There are some other techniques mitigating the consistency issue when there’s application cache. I won’t go deeper in this post.
Replication V.S. Cache
Using cache can also mitigate the read scaling out problem. Assume cache hit rate is 80%, we effectively take 80% of read QPS away. In our example, the 100K QPS will become 20K QPS that really hit DB.
From the perspective of scalability in distributed system design, cache and replication are used for different goals. Cache is in memory and is used to improve the latency. Replication is still in disk and is used to scale out read throughput and enhance durability.
The weakness: primary failure
There’s no free lunch. While the primary-replica pattern is very scalable in theory and can solve many design problems, it’s weakness makes it a lesser solution in practice.
The main challenge comes when the primary host is down.

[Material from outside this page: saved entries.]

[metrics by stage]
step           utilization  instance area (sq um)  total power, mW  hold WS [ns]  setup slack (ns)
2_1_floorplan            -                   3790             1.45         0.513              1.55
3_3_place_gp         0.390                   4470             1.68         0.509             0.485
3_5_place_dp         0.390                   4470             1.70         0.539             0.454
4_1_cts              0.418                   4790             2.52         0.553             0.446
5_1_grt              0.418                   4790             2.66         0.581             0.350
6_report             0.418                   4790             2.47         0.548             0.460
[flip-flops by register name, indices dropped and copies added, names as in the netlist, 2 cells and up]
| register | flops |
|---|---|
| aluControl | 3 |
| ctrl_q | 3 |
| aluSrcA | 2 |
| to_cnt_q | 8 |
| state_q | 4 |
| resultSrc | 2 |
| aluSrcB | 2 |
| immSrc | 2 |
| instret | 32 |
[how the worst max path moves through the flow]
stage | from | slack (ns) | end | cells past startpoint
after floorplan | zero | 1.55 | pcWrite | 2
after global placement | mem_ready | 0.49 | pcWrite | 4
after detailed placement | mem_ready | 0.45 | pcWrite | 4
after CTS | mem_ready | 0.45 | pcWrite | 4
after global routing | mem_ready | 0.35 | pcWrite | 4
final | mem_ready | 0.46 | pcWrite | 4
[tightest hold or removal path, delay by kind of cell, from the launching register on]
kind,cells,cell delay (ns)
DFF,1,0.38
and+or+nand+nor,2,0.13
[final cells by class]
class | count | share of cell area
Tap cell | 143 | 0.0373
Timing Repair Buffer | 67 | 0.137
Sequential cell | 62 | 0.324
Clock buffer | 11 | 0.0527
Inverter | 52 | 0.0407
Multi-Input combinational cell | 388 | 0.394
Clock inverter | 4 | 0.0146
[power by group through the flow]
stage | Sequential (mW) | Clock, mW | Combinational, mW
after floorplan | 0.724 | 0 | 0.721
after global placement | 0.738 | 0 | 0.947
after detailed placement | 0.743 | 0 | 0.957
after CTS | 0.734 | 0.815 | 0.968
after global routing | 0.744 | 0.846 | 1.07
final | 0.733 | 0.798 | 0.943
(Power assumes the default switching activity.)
`src/rtl/sdram_arb_pkg.sv`:
```
// Shared types and default timing for the SDRAM port arbiter.
package sdram_arb_pkg;

  // Arbiter FSM states.
  typedef enum logic [1:0] {
    IDLE  = 2'd0,
    GRANT = 2'd1,
    BUSY  = 2'd2
  } state_t;

  // Controller operation issued on a grant.
  typedef enum logic [1:0] {
    OP_NONE = 2'd0,
    OP_RF   = 2'd1,
    OP_RD   = 2'd2,
    OP_WR   = 2'd3
  } op_t;

  // Requester that owns the current grant.
  typedef enum logic [1:0] {
    SRC_RF = 2'd0,
    SRC_A  = 2'd1,
    SRC_B  = 2'd2
  } src_t;

  // Clocks one controller op occupies, counted from its strobe cycle.
  localparam int TCYC_DEF = 8;
  // Clocks from the strobe cycle to the cycle the controller's read data is valid.
  localparam int TQ_DEF   = 5;

endpackage

```
`src/rtl/sdram_arb_pend.sv`:
```
// One-deep pulse-to-pending latch with payload. A set pulse always wins over a clear
// in the same cycle, so a request landing on the consume cycle is never dropped; a
// newer pulse overwrites the payload of an older unconsumed one.
module sdram_arb_pend #(
  parameter int PW = 1
) (
  input  logic          clk_i,
  input  logic          rst_n_i,
  input  logic          set_i,
  input  logic          clr_i,
  input  logic [PW-1:0] data_i,
  output logic          pend_o,
  output logic [PW-1:0] data_o
);

  logic          pend_q;
  logic [PW-1:0] data_q;

  // Pending flag and payload: set (with capture) has priority over clear.
  always_ff @(posedge clk_i) begin
    if (!rst_n_i) begin
      pend_q <= 1'b0;
      data_q <= '0;
    end else if (set_i) begin
      pend_q <= 1'b1;
      data_q <= data_i;
    end else if (clr_i) begin
      pend_q <= 1'b0;
    end
  end

  assign pend_o = pend_q;
  assign data_o = data_q;

endmodule

```
`src/rtl/sdram_arbiter.sv`:
```
// Shares one SDRAM controller port between refresh, the CPU bus (port A, pulses) and a
// DMA/loader master (port B, req/ack). Fixed priority refresh > A > B, one op at a time.
//
// Handshakes: A requests are single-clock aRd/aWr pulses latched into a pending slot;
// aVal pulses for one clock when aQ carries fresh read data. B holds bReq with stable
// fields; bReq is looked at only in IDLE, and bAck pulses for one clock when the op is
// done (bQ valid in that same cycle for reads). The master drops bReq or presents the
// next op in the cycle after bAck. Controller strobes are one clock wide.
module sdram_arbiter
  import sdram_arb_pkg::*;
#(
  parameter int AW   = 24,
  parameter int DW   = 16,
  parameter int TCYC = TCYC_DEF,
  parameter int TQ   = TQ_DEF
) (
  input  logic          clock,
  input  logic          reset,
  input  logic          rfReq,
  input  logic          aRd,
  input  logic          aWr,
  input  logic [AW-1:0] aA,
  input  logic [DW-1:0] aD,
  output logic [DW-1:0] aQ,
  output logic          aVal,
  input  logic          bReq,
  input  logic          bWe,
  input  logic [AW-1:0] bA,
  input  logic [DW-1:0] bD,
  output logic          bAck,
  output logic [DW-1:0] bQ,
  output logic          sdrRf,
  output logic          sdrRd,
  output logic          sdrWr,
  output logic [AW-1:0] sdrA,
  output logic [DW-1:0] sdrD,
  input  logic [DW-1:0] sdrQ,
  output logic          busy,
  output state_t        dbgState
);

  localparam int             CW       = $clog2(TCYC + 1);
  localparam logic [CW-1:0]  CNT_LAST = CW'(TCYC - 1);
  localparam logic [CW-1:0]  CNT_CAP  = CW'(TQ);
  localparam int             APW      = 1 + AW + DW;

  state_t        state_q;
  logic [CW-1:0] cnt_q;
  op_t           op_q;
  src_t          src_q;
  logic          busy_q;
  logic          sdr_rf_q, sdr_rd_q, sdr_wr_q;
  logic [AW-1:0] sdr_a_q;
  logic [DW-1:0] sdr_d_q;
  logic [DW-1:0] a_q_q, b_q_q;

  logic           rf_pend, a_pend;
  logic [1:0]     rf_op;
  logic [APW-1:0] a_pay;
  logic           a_pay_wr;
  logic [AW-1:0]  a_pay_addr;
  logic [DW-1:0]  a_pay_data;
  logic           in_idle, rf_clr, a_clr, b_go, cap;

  assign in_idle = (state_q == IDLE);
  assign rf_clr  = in_idle & rf_pend;
  assign a_clr   = in_idle & ~rf_pend & a_pend;
  // A pulse arriving this cycle outranks B next cycle, so B waits one IDLE clock for it.
  assign b_go    = in_idle & ~rf_pend & ~a_pend & bReq & ~(rfReq | aRd | aWr);

  sdram_arb_pend #(.PW(2)) u_rf_pend (
    .clk_i   (clock),
    .rst_n_i (reset),
    .set_i   (rfReq),
    .clr_i   (rf_clr),
    .data_i  (OP_RF),
    .pend_o  (rf_pend),
    .data_o  (rf_op)
  );

  // Write wins when both pulses arrive together.
  sdram_arb_pend #(.PW(APW)) u_a_pend (
    .clk_i   (clock),
    .rst_n_i (reset),
    .set_i   (aRd | aWr),
    .clr_i   (a_clr),
    .data_i  ({aWr, aA, aD}),
    .pend_o  (a_pend),
    .data_o  (a_pay)
  );

  assign a_pay_wr   = a_pay[APW-1];
  assign a_pay_addr = a_pay[AW+DW-1:DW];
  assign a_pay_data = a_pay[DW-1:0];

  // Arbitration FSM with registered strobes, controller address/data and read capture.
  always_ff @(posedge clock) begin
    if (!reset) begin
      state_q  <= IDLE;
      cnt_q    <= '0;
      op_q     <= OP_NONE;
      src_q    <= SRC_RF;
      busy_q   <= 1'b0;
      sdr_rf_q <= 1'b0;
      sdr_rd_q <= 1'b0;
      sdr_wr_q <= 1'b0;
      sdr_a_q  <= '0;
      sdr_d_q  <= '0;
      a_q_q    <= '0;
      b_q_q    <= '0;
    end else begin
      sdr_rf_q <= 1'b0;
      sdr_rd_q <= 1'b0;
      sdr_wr_q <= 1'b0;
      case (state_q)
        IDLE: begin
          if (rf_pend) begin
            state_q  <= GRANT;
            busy_q   <= 1'b1;
            src_q    <= SRC_RF;
            op_q     <= op_t'(rf_op);
            sdr_rf_q <= 1'b1;
          end else if (a_pend) begin
            state_q  <= GRANT;
            busy_q   <= 1'b1;
            src_q    <= SRC_A;
            op_q     <= a_pay_wr ? OP_WR : OP_RD;
            sdr_wr_q <= a_pay_wr;
            sdr_rd_q <= ~a_pay_wr;
            sdr_a_q  <= a_pay_addr;
            sdr_d_q  <= a_pay_data;
          end else if (b_go) begin
            state_q  <= GRANT;
            busy_q   <= 1'b1;
            src_q    <= SRC_B;
            op_q     <= bWe ? OP_WR : OP_RD;
            sdr_wr_q <= bWe;
            sdr_rd_q <= ~bWe;
            sdr_a_q  <= bA;
            sdr_d_q  <= bD;
          end
        end
        GRANT: begin
          state_q <= BUSY;
          cnt_q   <= CW'(1);
        end
        BUSY: begin
          cnt_q <= cnt_q + CW'(1);
          if (cnt_q == CNT_LAST) begin
            state_q <= IDLE;
            busy_q  <= 1'b0;
            op_q    <= OP_NONE;
          end
        end
        default: state_q <= IDLE;
      endcase
      if (cap && src_q == SRC_A && op_q == OP_RD) a_q_q <= sdrQ;
      if (cap && src_q == SRC_B && op_q == OP_RD) b_q_q <= sdrQ;
    end
  end

  // Capture cycle is TQ clocks after the strobe; read data bypasses the holding register.
  assign cap   = (state_q == BUSY) && (cnt_q == CNT_CAP);
  assign aVal  = cap && (src_q == SRC_A) && (op_q == OP_RD);
  assign bAck  = cap && (src_q == SRC_B);
  assign aQ    = aVal ? sdrQ : a_q_q;
  assign bQ    = (bAck && op_q == OP_RD) ? sdrQ : b_q_q;

  assign sdrRf    = sdr_rf_q;
  assign sdrRd    = sdr_rd_q;
  assign sdrWr    = sdr_wr_q;
  assign sdrA     = sdr_a_q;
  assign sdrD     = sdr_d_q;
  assign busy     = busy_q;
  assign dbgState = state_q;

endmodule

```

If it’s a transient network partition, replicas will have higher legacy. But if the primary is hard down, we face a hard choice.
Though I do know some fairly big companies who depend on human intervention to recover from primary’s failure, it is not acceptable in many use cases because:
- It’s abusing SRE oncall
- The downtime is not acceptable for high availability systems like Amazon
Therefore we need a solution for primary server’s auto fault recovery. In short, I don’t recommend you to play this game.
As you may have sensed it, this problem is very hard. Github has shared their solution(here and here). The idea is to have a separate system that constantly monitors the status of master and the lag on each replica. The monitor will detect the primary’s failure and adjust the network topology to promote one replica as the new primary. This requires being exposed to many low level network details. I find it intimidating to depend on unfamiliar open source projects doing tricky stuff on the network.
Many NoSQL databases have symmetric hosts thus have good support for node failures. I believe the main benefit today from a NoSQL database like Cassandra is the ease of operation. I will cover the NoSQL database solution in later posts.
Notice that replica failure is less an issue as we can simply have more replications so that replica failures can wait for human invention.